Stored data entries
=-=-=-=-=
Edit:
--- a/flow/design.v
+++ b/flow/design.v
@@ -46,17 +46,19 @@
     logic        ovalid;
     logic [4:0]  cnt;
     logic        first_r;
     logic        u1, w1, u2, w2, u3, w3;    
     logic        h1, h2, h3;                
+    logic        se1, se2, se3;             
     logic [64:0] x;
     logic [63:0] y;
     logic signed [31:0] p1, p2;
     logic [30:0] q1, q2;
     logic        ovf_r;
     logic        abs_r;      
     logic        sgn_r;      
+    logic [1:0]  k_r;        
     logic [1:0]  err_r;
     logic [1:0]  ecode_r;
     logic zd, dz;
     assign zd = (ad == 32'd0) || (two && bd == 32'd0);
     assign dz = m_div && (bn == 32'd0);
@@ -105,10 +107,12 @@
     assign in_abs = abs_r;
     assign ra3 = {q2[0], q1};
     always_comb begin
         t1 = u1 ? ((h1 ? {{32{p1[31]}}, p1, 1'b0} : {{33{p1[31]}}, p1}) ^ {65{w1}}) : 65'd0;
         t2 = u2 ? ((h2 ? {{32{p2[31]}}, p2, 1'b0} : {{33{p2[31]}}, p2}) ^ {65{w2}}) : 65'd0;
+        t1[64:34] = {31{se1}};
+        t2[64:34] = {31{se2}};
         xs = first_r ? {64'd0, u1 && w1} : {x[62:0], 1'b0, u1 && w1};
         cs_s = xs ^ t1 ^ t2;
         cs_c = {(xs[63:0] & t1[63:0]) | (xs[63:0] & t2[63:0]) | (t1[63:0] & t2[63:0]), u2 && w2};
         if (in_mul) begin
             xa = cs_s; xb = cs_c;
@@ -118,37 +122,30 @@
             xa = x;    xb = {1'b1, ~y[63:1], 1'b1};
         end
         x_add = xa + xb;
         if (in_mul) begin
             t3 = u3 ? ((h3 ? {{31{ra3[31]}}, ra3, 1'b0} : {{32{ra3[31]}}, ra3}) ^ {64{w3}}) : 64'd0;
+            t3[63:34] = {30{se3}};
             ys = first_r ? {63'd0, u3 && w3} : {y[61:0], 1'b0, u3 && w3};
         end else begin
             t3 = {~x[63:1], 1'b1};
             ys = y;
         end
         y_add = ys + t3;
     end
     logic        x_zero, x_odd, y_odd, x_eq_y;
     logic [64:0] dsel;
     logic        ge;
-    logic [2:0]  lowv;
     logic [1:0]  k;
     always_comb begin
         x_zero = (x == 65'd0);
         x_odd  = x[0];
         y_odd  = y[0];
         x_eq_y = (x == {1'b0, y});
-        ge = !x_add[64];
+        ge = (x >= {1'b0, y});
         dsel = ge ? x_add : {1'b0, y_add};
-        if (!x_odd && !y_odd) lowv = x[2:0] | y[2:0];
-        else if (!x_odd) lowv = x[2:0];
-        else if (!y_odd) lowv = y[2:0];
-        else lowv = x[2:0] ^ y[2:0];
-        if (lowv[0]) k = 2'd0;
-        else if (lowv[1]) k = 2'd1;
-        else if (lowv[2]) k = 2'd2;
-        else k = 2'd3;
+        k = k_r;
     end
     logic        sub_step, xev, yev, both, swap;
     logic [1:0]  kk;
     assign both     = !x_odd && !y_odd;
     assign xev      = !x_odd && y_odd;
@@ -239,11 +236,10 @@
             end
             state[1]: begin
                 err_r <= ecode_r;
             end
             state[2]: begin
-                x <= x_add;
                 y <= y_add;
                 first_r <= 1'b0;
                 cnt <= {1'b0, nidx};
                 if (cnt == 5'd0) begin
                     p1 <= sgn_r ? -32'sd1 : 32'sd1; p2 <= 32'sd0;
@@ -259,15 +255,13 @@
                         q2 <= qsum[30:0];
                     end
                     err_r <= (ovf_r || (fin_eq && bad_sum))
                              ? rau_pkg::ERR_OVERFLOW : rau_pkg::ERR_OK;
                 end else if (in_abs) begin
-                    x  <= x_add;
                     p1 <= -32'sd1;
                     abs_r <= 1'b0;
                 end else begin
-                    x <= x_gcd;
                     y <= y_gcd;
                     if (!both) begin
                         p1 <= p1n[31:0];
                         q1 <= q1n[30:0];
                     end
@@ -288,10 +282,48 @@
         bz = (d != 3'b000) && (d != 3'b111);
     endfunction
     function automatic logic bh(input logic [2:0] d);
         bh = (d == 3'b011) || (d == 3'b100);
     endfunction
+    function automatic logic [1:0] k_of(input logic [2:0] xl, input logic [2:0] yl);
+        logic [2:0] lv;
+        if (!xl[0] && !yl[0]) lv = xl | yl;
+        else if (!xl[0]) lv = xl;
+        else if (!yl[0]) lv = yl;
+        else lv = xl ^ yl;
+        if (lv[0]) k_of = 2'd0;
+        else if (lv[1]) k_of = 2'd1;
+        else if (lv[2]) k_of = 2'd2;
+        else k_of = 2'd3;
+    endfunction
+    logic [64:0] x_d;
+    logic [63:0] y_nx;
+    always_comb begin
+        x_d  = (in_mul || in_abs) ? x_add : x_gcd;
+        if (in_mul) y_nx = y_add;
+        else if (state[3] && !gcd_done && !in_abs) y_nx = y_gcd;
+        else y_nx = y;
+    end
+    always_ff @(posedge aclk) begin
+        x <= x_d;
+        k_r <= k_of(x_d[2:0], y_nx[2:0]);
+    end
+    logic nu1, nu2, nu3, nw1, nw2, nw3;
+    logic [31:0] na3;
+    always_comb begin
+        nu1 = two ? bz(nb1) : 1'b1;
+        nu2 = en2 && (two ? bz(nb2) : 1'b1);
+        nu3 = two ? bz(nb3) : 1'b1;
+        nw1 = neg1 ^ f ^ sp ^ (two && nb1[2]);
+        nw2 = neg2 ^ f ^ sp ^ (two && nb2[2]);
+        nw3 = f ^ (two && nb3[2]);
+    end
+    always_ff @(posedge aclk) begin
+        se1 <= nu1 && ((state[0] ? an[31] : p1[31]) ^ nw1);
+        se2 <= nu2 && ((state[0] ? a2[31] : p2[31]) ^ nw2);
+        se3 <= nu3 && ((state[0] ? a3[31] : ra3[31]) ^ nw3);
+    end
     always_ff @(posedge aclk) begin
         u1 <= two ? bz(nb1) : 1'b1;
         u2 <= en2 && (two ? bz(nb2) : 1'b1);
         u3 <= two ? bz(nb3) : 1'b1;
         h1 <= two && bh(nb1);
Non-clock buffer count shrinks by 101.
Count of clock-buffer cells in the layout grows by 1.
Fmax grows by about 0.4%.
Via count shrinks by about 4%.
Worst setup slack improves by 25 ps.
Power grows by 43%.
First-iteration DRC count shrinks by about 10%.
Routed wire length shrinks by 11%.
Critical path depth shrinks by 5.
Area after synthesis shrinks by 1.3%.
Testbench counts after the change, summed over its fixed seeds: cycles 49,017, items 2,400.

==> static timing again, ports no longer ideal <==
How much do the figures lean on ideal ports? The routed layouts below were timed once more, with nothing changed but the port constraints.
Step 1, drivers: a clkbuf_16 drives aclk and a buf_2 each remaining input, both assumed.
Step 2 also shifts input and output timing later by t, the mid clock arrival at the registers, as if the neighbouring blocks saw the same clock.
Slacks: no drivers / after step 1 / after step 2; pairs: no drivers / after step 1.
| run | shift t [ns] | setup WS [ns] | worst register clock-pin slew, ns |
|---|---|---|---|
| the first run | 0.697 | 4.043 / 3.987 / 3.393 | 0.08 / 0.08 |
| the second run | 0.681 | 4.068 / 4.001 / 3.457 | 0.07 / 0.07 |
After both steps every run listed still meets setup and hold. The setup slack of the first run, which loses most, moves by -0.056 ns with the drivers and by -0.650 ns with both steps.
This is an optimization exercise on Yosys and OpenROAD, whose aim is a short achievable clock period and few clock cycles, not a production implementation.
Function was checked by simulation only, so behaviour that the tests miss may differ from the original.
Power and IR drop assume default switching activity.

`flow/config.mk`:
```
export PLATFORM = sky130hd
export DESIGN_NAME = cache_top
export DESIGN_NICKNAME = cache_top
export VERILOG_FILES = /design/flow/design.v
export SDC_FILE = /design/flow/constraint.sdc
export NUM_CORES = 4
export LEC_CHECK = 0
export ABC_CLOCK_PERIOD_IN_PS = 3000
export CAP_MARGIN = 20
export CORE_MARGIN = 2
export CORE_UTILIZATION = 55
export PLACE_DENSITY = 0.7
export SLEW_MARGIN = 20
export TNS_END_PERCENT = 100
```
`flow/constraint.sdc`:
```
create_clock -name core_clock -period 10.0 [get_ports {clk}]
set_input_delay 2.0000 -clock core_clock [delete_from_list [all_inputs] [get_ports {clk}]]
set_output_delay 2.0000 -clock core_clock [all_outputs]
set_load 0.01 [all_outputs]
```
=-=-=-=-=
(YOUR OBJECTIVE) Beginning at the line above with "x_eq_y = (x" and finishing at the line with "(lowv[0]) k = 2'd0;", return each line exactly and return nothing else.

(WRITTEN ANSWER)
         x_eq_y = (x == {1'b0, y});
-        ge = !x_add[64];
+        ge = (x >= {1'b0, y});
         dsel = ge ? x_add : {1'b0, y_add};
-        if (!x_odd && !y_odd) lowv = x[2:0] | y[2:0];
-        else if (!x_odd) lowv = x[2:0];
-        else if (!y_odd) lowv = y[2:0];
-        else lowv = x[2:0] ^ y[2:0];
-        if (lowv[0]) k = 2'd0;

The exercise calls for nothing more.